The ‘Un’ Organisation
The digital revolution has transformed the way we work, and where we work. Everywhere is now an office – whether it’s the local coffee shop, the beach, or the bedroom. Our always on culture and the rise in demand for flexible working is leaving the physical office space behind. But what does that also mean for who is the organisation, and how it is structured? If anyone can contribute from anywhere, then where do the boundaries of an organisation begin and end?
In an increasingly networked world, businesses can access skills and capabilities from around the world, and there is growing focus on understanding how networks operate and how to harness them. The relationship between employers and employees may shift to connecting to talent rather than ‘owning’ it. Flatter organisational structures that enable quicker decision-making, more self-direction and faster innovation are likely to become more common; and a growing body of evidence suggests that such organisations outperform those with more traditional hierarchies in many situations.
What might these new workplaces, cultures and structures look like and what opportunities could they bring?

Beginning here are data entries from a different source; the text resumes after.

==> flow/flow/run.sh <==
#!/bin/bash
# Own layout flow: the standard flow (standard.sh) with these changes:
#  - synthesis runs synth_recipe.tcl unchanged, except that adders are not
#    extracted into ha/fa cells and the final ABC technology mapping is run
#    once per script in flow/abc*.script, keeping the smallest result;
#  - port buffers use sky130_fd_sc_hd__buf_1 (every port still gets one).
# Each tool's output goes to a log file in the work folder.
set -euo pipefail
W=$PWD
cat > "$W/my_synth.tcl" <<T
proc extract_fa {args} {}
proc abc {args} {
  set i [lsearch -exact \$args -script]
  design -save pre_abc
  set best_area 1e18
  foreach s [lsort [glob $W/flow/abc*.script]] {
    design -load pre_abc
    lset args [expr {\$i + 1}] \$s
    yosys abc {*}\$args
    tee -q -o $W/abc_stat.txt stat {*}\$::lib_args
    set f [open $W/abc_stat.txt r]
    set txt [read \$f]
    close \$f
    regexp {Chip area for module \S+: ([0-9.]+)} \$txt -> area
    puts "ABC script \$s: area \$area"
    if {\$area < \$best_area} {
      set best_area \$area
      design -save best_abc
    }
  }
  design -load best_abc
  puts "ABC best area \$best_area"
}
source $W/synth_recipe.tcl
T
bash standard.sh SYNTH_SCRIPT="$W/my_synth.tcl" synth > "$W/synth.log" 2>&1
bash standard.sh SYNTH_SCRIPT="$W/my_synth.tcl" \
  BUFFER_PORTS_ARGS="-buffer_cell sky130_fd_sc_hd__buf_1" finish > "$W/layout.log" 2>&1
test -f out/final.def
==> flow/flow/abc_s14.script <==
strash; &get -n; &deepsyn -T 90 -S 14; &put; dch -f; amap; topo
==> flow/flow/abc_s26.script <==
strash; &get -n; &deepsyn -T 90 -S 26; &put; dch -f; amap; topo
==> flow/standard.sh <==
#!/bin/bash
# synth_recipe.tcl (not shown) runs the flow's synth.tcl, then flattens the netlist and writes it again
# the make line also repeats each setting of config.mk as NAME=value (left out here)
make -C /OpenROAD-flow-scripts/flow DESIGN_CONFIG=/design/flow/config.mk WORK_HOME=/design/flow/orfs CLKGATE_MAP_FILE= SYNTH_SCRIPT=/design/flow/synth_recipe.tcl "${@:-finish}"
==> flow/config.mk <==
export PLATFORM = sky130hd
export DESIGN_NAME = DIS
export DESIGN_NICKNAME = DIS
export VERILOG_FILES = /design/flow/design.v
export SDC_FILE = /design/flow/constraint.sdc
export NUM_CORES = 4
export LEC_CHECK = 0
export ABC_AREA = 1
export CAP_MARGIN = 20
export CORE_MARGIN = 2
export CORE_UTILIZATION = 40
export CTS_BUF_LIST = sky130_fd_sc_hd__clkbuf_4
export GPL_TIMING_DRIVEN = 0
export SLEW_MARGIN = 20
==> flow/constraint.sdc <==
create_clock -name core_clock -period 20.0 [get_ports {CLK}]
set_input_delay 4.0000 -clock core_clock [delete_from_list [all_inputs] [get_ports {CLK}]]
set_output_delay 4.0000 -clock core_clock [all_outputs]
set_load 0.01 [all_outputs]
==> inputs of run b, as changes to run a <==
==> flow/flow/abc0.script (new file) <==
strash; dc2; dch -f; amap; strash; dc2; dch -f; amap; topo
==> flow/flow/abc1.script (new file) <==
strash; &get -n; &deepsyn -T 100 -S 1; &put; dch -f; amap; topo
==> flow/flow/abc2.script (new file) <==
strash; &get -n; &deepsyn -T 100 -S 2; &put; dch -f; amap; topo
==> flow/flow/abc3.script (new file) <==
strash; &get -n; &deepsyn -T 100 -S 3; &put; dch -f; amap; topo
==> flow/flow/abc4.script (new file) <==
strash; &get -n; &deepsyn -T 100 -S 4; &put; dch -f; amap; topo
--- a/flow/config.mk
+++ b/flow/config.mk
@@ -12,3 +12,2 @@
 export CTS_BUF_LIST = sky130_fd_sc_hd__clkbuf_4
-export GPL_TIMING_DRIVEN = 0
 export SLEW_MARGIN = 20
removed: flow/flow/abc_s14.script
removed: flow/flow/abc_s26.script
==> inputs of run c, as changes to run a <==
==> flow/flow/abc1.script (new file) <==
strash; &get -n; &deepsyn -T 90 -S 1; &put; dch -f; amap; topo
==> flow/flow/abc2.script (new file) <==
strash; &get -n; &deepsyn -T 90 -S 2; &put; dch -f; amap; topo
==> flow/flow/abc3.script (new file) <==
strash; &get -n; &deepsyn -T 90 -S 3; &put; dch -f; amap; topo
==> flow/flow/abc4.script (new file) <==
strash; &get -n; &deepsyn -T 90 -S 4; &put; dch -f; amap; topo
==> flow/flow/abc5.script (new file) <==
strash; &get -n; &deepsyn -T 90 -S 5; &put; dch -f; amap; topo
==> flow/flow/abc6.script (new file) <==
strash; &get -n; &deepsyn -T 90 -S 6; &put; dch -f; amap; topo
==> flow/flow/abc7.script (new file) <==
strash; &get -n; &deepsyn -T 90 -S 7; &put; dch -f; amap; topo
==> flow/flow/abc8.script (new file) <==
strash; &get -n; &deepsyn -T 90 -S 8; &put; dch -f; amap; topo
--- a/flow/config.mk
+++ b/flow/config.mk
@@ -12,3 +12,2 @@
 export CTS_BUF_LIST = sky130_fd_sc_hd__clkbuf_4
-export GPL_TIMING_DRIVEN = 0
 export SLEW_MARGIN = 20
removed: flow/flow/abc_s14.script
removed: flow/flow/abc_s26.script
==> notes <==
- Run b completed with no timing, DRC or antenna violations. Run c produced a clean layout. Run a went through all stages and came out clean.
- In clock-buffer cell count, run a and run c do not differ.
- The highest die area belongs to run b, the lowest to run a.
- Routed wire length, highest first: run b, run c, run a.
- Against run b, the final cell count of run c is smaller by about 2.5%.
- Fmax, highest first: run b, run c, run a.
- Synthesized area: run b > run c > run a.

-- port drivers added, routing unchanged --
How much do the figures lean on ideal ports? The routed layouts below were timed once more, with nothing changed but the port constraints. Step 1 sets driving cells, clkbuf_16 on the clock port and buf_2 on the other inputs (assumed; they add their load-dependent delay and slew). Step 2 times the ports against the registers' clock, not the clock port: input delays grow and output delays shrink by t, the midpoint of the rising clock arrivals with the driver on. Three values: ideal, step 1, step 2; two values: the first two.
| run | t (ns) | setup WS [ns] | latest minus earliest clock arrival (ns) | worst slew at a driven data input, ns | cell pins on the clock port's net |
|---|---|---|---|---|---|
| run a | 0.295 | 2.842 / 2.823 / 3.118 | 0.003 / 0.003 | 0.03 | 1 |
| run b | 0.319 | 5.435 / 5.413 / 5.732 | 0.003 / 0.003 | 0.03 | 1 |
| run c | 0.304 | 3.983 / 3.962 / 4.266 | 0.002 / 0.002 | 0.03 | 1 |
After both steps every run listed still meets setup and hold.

Working from co-working and flexible work-spaces is on the rise as options increase beyond the binary of home and office. Freelancers and small companies can get by without a permanent office, just hiring appropriate spaces as needed by the hour for client meetings or workshops, using platforms such as Breather. For the more adventurous, there is now scope to work remotely while travelling and never go into the office at all, via the Remote Year initiative that aims to realise the promise of the digital nomad lifestyle. Communities of 75 people travel the world together as co-working groups with remote jobs, spending a month at a time in twelve cities across Europe, Africa, Asia and Latin America. While this has obvious benefits for individuals, the implications for workplace cultures are less clear. Will they become more impersonal as face-to-face contact diminishes? How can they build a sense of community or shared endeavour? Looser ties to the office are rapidly becoming the norm in knowledge work, and feeding into a nascent trend for distributed work.

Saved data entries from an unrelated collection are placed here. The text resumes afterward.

This is an optimization exercise on Yosys and OpenROAD, whose aim is small area, not a production implementation.
Function was checked by simulation only, so behaviour that the tests miss may differ from the original.
Power is estimated from default activity; no workload was simulated.

xenon:
==> flow/design.v (excerpt) <==
module fpu(input logic clk,
           input logic [2:0] op,
           input logic [31:0] x1,
           input logic [31:0] x2,
           output logic [31:0] y);
For scale: ~2400 cells after synthesis, ~100 I/O pins.
Settings: LEC_CHECK=0, CAP_MARGIN=20, CORE_MARGIN=2, CORE_UTILIZATION=40, CTS_BUF_LIST=sky130_fd_sc_hd__clkbuf_8, SLEW_MARGIN=20, SYNTH_HIERARCHICAL=1; clock period 10.0 ns.
standard.sh (not shown) runs the stock make flow with config.mk's settings and CLKGATE_MAP_FILE= SYNTH_SCRIPT=/design/flow/synth_recipe.tcl, a recipe that flattens the netlist after the stock synthesis.
==> flow/flow/run.sh <==
#!/bin/bash
# The standard layout, with the port buffers that placement inserts
# made sky130_fd_sc_hd__buf_2 (the standard flow picks a larger buffer).
set -euo pipefail
export BUFFER_PORTS_ARGS="-buffer_cell sky130_fd_sc_hd__buf_2"
bash standard.sh > standard.log 2>&1
Relative to xenon, the following input files were edited for maple:
==> flow/flow/run.sh <==
#!/bin/bash
# The standard layout, with the port buffers that placement inserts
# made sky130_fd_sc_hd__buf_1 (the standard flow picks a larger buffer).
set -euo pipefail
export BUFFER_PORTS_ARGS="-buffer_cell sky130_fd_sc_hd__buf_1"
bash standard.sh > standard.log 2>&1
diff --git a/flow/config.mk b/flow/config.mk
--- a/flow/config.mk
+++ b/flow/config.mk
@@ -9,4 +9,5 @@
 export CORE_MARGIN = 2
-export CORE_UTILIZATION = 40
+export CORE_UTILIZATION = 65
 export CTS_BUF_LIST = sky130_fd_sc_hd__clkbuf_8
+export PLACE_DENSITY = 0.75
 export SLEW_MARGIN = 20
==> notes.md <==
maple vs xenon, end point of the critical path: y[8] vs y[9]. maple vs xenon on well tap count: maple is the lower one. maple vs. xenon: count of plain and timing-repair buffers saw an increase, routed wire length lost about 4.6%, setup slack after layout shows a reduction of 96 ps, wire length per cell after detailed routing climbed about 3%. In the flow results for maple and xenon, the width of the chip is smaller on maple. Part of the power in the clock network | maple above xenon.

Distributed, on-demand work
Examples of new, looser work platforms are rapidly emerging. We’re all familiar with Uber; less familiar, (but potentially just as disruptive) are knowledge work platforms such as Smarties and Upwork. Smarties, a start-up from Imperial College, describes itself as offering access to a ‘virtual, scalable, on-demand workforce of hundreds of the smartest young people on the planet’. Smarties has created a distributed mechanism for knowledge work that allows complex projects, previously tackled by a dedicated individual or team, to be broken up into discrete ‘Human Intelligence Tasks’. These are then rapidly completed by a crowd of selected graduates – who sign up for the chance to do stimulating, high value work and the flexibility to work in their own time.
If this model takes off, the implications for knowledge work could be far-reaching. Fluid, gig economy-style work patterns could become the norm, salaried work a relic of the past. Graduates from Asia and Africa could gain access to global employment without leaving their home countries. What might this mean for the way companies structure themselves? For collaboration? For human interaction at work and workplace culture? For skills development and work-life balance?
New management and ownership models
In the face of these challenges and opportunities, traditional hierarchical organisational structures look flat-footed. Some companies are already experimenting with self-organising collaborative structures – for example the company Zappos has moved to a ‘holacracy’ model that abolishes traditional management roles and encourages employees to work in a more self-directed way. Zappos spokesperson Jordan Sams says that one of the strongest benefits of this new model has been unearthing the innovation potential of their employees: “I’ve seen quite a few ideas that have previously been shot down under the old structure that have actually manifested themselves and got off the ground.” The software company Valve is another example – they use an almost completely flat model where everyone has to find or start their own project and recruit other employees to the cause. Valve credits this culture of ‘spontaneous order’ for its high levels of success and continuous innovation.
Others are experimenting with completely decentralised models. Colony is a blockchain-based collaboration platform that aims to help people around the world build globally-distributed companies together, without the need for central management at all. Ownership and renumeration can then be distributed according to the value that each person has created via their direct contributions. It’s early days for this model, but if it works it could trigger rapid change in the world of work, and turbo-charge the trends in distributed and remote working discussed above. The key question then is – can it avoid the power-imbalance problems of the current gig economy, and instead generate a win-win solution for both workers and organisations?